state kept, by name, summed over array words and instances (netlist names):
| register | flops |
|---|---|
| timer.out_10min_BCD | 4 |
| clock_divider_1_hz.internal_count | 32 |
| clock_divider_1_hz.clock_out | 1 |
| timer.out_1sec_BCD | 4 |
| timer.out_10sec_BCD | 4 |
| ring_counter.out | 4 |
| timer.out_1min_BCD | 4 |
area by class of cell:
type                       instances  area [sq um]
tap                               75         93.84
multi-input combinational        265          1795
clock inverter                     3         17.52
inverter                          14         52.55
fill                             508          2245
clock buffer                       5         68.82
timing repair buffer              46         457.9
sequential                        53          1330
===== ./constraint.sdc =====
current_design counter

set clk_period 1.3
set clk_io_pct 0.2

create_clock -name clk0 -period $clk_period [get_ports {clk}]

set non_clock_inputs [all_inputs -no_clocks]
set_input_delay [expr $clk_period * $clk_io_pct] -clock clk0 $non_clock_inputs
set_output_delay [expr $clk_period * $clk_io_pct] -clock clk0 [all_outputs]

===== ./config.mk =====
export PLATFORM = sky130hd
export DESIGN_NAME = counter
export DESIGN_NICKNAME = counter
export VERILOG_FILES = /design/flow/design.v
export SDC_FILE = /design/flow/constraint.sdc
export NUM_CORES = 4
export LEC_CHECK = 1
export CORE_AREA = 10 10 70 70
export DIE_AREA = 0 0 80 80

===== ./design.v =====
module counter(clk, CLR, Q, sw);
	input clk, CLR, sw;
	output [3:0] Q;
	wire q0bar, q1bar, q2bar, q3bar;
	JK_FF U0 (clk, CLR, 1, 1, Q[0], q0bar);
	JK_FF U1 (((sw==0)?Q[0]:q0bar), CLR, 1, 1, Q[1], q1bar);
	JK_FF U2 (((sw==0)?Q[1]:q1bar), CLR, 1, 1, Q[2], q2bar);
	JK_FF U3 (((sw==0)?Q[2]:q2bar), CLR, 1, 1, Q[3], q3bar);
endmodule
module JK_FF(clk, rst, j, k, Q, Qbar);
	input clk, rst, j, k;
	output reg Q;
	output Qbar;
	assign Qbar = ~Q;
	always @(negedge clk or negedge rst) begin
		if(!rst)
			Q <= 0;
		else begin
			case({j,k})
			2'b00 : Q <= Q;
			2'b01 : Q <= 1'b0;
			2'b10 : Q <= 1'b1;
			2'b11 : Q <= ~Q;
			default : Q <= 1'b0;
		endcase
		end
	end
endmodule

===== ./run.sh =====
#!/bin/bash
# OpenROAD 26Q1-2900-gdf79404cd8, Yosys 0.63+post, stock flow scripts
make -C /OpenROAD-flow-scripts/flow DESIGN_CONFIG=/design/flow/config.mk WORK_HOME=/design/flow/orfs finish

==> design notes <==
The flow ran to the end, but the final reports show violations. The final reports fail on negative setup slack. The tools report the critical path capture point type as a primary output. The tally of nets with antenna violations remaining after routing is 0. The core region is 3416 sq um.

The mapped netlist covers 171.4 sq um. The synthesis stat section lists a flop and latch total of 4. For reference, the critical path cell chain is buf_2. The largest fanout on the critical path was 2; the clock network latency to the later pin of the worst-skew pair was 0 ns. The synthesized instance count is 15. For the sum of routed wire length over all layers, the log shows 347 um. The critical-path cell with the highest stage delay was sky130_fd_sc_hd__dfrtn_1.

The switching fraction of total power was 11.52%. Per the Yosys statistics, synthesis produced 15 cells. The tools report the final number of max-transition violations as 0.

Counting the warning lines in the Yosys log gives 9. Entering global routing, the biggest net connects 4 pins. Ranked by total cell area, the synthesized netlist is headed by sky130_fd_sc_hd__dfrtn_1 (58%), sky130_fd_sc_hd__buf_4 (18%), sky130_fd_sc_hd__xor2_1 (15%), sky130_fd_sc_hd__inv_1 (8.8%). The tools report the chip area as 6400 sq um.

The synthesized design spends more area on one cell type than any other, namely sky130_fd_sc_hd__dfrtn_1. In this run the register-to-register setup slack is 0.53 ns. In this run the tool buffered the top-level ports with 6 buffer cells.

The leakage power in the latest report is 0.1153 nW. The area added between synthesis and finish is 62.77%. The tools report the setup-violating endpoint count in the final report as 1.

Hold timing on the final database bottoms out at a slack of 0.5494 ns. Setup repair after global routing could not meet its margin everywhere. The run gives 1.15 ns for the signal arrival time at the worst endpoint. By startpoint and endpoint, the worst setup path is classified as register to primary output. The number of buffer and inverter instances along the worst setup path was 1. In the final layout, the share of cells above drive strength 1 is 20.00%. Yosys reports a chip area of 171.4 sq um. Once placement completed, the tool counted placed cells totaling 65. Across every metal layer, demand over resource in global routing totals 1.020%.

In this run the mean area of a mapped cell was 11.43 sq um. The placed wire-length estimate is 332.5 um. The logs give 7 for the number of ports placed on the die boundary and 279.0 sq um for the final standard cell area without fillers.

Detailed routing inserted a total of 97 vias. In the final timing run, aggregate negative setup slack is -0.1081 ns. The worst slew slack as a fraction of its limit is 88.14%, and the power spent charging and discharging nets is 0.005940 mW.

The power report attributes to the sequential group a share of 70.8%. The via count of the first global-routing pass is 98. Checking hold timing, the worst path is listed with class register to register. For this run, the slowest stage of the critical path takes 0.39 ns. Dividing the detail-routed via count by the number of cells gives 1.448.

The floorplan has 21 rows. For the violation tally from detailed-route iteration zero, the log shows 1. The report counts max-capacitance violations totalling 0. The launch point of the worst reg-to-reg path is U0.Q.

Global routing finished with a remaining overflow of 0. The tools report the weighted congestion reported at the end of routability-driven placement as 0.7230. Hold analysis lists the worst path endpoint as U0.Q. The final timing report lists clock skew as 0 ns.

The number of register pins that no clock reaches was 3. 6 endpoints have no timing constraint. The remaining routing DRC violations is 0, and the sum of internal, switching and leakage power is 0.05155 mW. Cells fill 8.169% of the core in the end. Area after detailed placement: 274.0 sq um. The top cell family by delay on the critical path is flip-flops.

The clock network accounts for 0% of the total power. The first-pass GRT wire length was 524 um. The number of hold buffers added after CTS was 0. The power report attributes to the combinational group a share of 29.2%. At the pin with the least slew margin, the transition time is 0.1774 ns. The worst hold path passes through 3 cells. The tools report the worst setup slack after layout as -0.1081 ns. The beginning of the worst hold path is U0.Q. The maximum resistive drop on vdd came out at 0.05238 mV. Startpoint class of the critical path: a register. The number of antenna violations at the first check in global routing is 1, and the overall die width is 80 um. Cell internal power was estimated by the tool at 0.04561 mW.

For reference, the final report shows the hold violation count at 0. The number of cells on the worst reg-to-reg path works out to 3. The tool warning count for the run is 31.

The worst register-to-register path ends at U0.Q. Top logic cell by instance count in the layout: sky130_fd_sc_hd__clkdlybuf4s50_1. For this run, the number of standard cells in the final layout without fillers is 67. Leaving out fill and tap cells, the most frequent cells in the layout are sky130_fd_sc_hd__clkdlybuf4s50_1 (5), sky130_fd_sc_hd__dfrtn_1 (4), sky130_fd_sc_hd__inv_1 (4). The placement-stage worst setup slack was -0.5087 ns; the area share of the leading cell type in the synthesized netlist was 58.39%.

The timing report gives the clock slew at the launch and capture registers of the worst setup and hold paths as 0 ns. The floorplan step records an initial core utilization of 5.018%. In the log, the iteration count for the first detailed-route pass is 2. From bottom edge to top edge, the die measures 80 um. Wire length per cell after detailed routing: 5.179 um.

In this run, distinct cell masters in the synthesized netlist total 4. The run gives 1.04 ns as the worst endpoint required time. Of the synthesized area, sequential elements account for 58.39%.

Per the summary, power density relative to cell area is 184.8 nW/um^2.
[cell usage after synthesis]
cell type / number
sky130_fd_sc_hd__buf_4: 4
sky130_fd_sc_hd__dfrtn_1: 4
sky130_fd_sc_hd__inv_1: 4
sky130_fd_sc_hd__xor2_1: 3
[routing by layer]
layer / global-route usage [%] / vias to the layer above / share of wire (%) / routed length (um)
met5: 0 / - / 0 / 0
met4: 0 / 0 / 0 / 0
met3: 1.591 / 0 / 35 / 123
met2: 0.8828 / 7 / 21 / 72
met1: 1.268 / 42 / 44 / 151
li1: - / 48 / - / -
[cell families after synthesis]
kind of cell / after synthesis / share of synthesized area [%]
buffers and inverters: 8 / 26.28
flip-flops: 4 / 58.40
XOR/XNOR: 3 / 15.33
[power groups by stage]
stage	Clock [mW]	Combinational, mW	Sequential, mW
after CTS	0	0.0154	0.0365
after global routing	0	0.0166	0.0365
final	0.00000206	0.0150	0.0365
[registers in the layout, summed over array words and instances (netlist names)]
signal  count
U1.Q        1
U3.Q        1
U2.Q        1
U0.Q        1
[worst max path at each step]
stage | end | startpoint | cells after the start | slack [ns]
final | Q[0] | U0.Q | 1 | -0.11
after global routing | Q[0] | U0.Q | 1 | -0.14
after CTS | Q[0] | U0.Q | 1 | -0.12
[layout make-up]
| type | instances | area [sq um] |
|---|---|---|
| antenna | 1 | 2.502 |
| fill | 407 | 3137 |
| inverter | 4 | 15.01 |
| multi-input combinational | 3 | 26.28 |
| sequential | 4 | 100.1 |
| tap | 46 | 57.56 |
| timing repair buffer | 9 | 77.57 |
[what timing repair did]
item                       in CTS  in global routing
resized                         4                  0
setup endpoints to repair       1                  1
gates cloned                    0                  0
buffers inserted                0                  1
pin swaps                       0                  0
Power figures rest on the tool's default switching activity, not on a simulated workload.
--
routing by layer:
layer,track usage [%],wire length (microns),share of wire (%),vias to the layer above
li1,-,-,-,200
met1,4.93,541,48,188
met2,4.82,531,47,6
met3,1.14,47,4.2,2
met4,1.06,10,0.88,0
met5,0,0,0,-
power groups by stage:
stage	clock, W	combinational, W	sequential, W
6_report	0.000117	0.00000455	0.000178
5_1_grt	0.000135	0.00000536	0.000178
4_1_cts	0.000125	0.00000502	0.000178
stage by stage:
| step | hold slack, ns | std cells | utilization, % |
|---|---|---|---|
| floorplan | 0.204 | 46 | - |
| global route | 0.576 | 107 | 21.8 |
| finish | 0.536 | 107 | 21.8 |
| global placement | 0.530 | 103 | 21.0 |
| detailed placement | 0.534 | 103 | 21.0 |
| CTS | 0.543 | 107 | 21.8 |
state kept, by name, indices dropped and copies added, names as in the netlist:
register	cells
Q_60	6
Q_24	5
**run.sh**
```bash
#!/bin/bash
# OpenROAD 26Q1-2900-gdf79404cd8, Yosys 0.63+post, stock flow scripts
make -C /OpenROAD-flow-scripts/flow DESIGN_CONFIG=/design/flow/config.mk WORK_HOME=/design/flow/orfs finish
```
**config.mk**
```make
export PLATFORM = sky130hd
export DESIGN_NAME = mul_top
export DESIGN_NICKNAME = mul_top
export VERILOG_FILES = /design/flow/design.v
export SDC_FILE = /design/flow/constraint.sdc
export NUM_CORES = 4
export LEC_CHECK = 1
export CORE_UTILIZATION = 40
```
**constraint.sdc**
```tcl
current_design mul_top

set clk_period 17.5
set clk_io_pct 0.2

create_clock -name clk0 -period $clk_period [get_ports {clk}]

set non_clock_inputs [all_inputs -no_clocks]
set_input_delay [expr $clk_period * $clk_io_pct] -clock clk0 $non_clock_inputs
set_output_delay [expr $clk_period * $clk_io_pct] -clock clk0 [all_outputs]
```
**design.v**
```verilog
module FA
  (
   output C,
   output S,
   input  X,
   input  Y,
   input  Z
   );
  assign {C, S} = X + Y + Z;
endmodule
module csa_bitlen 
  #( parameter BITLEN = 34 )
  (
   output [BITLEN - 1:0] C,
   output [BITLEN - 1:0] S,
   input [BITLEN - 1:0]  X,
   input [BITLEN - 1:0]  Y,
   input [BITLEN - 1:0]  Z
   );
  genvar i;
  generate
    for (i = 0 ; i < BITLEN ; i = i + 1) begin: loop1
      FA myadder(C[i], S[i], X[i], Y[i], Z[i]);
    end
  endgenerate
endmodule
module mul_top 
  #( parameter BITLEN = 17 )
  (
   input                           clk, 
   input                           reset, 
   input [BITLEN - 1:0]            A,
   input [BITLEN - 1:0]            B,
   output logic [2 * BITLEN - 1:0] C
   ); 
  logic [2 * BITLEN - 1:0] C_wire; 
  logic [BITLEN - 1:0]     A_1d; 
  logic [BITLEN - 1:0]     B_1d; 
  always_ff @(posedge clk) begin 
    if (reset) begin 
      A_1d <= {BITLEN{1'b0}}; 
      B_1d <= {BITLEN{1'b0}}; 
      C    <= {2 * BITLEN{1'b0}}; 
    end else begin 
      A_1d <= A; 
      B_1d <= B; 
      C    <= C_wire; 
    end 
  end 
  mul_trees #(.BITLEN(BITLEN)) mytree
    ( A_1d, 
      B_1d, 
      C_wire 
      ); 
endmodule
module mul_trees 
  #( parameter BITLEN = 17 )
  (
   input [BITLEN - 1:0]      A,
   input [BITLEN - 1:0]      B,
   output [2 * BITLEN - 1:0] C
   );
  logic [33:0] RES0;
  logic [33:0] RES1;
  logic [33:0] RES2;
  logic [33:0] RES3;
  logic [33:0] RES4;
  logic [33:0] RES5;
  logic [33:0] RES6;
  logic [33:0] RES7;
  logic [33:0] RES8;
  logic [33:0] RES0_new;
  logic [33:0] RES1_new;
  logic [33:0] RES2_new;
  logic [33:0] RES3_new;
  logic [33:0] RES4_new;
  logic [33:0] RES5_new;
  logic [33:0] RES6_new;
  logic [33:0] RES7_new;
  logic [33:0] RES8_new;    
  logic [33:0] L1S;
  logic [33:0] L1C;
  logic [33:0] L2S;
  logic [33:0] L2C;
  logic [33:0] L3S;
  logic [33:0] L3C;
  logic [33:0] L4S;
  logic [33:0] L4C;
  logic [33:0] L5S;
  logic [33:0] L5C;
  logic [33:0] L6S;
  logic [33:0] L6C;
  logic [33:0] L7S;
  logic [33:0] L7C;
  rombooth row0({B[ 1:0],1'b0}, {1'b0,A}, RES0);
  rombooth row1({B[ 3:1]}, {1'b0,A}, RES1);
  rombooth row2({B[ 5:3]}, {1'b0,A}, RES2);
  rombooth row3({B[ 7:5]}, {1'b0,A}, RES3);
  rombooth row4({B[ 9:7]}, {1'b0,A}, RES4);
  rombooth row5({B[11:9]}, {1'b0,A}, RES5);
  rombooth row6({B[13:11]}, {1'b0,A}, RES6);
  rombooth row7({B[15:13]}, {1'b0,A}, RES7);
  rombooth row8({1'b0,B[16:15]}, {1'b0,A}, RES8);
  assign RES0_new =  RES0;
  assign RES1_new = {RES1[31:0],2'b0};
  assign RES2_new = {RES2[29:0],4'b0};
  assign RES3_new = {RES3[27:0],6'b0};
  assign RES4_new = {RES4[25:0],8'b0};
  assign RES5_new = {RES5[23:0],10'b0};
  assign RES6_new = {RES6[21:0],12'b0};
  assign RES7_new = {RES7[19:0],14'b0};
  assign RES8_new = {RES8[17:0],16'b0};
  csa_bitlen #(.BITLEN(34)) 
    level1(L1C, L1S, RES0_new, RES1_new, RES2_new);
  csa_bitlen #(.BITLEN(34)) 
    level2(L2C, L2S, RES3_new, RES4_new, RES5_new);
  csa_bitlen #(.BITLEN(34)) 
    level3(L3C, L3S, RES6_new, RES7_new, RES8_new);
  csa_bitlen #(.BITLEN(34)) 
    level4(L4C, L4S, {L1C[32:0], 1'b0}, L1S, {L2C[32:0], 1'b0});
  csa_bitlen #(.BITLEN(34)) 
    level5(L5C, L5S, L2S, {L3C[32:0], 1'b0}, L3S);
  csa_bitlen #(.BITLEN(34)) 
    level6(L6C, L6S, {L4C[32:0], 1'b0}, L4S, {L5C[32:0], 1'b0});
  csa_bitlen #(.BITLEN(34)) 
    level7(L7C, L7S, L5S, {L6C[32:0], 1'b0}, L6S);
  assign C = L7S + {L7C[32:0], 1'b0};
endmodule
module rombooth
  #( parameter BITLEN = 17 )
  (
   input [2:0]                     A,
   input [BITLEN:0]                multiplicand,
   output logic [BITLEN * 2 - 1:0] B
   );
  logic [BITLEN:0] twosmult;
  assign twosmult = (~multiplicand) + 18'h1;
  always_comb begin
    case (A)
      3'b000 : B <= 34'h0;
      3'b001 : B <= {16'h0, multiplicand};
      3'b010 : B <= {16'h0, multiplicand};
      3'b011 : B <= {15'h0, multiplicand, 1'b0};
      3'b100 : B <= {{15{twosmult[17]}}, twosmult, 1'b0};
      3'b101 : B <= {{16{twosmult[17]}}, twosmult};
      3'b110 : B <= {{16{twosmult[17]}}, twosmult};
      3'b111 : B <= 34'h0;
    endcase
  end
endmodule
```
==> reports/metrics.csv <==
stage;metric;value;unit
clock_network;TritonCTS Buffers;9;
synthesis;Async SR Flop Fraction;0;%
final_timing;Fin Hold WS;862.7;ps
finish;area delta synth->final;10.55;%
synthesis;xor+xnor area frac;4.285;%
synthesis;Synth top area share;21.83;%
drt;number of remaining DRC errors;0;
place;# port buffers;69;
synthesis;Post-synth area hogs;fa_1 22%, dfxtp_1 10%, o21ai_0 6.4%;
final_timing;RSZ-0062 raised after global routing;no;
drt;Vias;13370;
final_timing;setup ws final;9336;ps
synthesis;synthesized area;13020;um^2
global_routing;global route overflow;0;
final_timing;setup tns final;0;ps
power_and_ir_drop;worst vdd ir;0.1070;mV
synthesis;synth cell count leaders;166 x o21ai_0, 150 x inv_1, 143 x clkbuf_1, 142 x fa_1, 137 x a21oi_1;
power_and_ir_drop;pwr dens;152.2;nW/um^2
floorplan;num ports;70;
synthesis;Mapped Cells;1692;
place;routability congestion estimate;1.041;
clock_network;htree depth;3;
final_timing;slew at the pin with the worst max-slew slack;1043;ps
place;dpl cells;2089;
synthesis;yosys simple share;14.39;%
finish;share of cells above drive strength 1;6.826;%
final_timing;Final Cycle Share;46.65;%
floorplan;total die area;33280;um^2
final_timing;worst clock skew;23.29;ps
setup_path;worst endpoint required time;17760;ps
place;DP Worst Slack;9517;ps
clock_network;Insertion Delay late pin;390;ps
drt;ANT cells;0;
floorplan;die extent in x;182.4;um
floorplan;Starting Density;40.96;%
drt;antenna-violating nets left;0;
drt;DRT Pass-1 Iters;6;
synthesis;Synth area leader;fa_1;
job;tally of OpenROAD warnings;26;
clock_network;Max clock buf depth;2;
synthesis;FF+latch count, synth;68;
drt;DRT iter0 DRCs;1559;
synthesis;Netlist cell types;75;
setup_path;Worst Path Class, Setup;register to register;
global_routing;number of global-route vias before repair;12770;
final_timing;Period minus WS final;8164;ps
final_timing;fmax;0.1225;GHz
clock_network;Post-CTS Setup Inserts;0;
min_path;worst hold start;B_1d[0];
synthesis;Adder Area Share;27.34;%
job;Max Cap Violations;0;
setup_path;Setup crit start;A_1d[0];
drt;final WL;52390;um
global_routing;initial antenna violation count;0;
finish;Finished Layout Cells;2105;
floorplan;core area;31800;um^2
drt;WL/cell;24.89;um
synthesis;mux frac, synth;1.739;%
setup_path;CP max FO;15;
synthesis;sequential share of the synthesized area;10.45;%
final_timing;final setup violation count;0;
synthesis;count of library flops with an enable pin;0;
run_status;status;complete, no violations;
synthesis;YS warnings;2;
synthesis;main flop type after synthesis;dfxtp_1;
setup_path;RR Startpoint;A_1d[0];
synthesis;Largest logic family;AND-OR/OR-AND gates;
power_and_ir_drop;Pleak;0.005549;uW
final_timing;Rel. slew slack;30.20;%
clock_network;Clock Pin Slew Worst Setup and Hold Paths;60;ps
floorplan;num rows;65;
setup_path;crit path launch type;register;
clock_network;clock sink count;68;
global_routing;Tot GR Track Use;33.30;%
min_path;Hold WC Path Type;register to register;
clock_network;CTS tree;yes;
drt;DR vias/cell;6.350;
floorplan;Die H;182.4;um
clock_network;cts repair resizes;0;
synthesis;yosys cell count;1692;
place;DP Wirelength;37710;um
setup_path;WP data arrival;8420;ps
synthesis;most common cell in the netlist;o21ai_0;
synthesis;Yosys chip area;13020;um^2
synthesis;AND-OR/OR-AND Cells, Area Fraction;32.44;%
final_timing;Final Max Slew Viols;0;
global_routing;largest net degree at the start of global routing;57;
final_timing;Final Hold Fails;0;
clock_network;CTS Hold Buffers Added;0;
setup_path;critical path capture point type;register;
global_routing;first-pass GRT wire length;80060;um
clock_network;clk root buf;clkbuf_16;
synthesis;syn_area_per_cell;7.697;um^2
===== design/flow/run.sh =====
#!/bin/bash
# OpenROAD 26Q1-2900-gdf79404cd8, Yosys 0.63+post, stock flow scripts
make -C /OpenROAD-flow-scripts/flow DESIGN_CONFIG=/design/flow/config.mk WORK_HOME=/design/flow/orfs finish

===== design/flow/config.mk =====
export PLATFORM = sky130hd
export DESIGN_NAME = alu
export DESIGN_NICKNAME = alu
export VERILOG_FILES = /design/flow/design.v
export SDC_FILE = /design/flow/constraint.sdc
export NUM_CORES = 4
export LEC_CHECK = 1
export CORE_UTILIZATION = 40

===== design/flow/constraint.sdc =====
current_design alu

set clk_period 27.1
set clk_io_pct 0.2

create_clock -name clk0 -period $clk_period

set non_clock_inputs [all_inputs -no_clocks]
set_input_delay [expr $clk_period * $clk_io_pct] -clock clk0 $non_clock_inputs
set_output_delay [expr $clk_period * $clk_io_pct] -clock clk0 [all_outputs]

### Exercise brief
From the entries above, return exactly the line containing "final_timing;RSZ-0062 raised after", the line containing "place;routability congestion estimate;1.041;", and all lines between, and nothing else.

### Output
final_timing;RSZ-0062 raised after global routing;no;
drt;Vias;13370;
final_timing;setup ws final;9336;ps
synthesis;synthesized area;13020;um^2
global_routing;global route overflow;0;
final_timing;setup tns final;0;ps
power_and_ir_drop;worst vdd ir;0.1070;mV
synthesis;synth cell count leaders;166 x o21ai_0, 150 x inv_1, 143 x clkbuf_1, 142 x fa_1, 137 x a21oi_1;
power_and_ir_drop;pwr dens;152.2;nW/um^2
floorplan;num ports;70;
synthesis;Mapped Cells;1692;
place;routability congestion estimate;1.041;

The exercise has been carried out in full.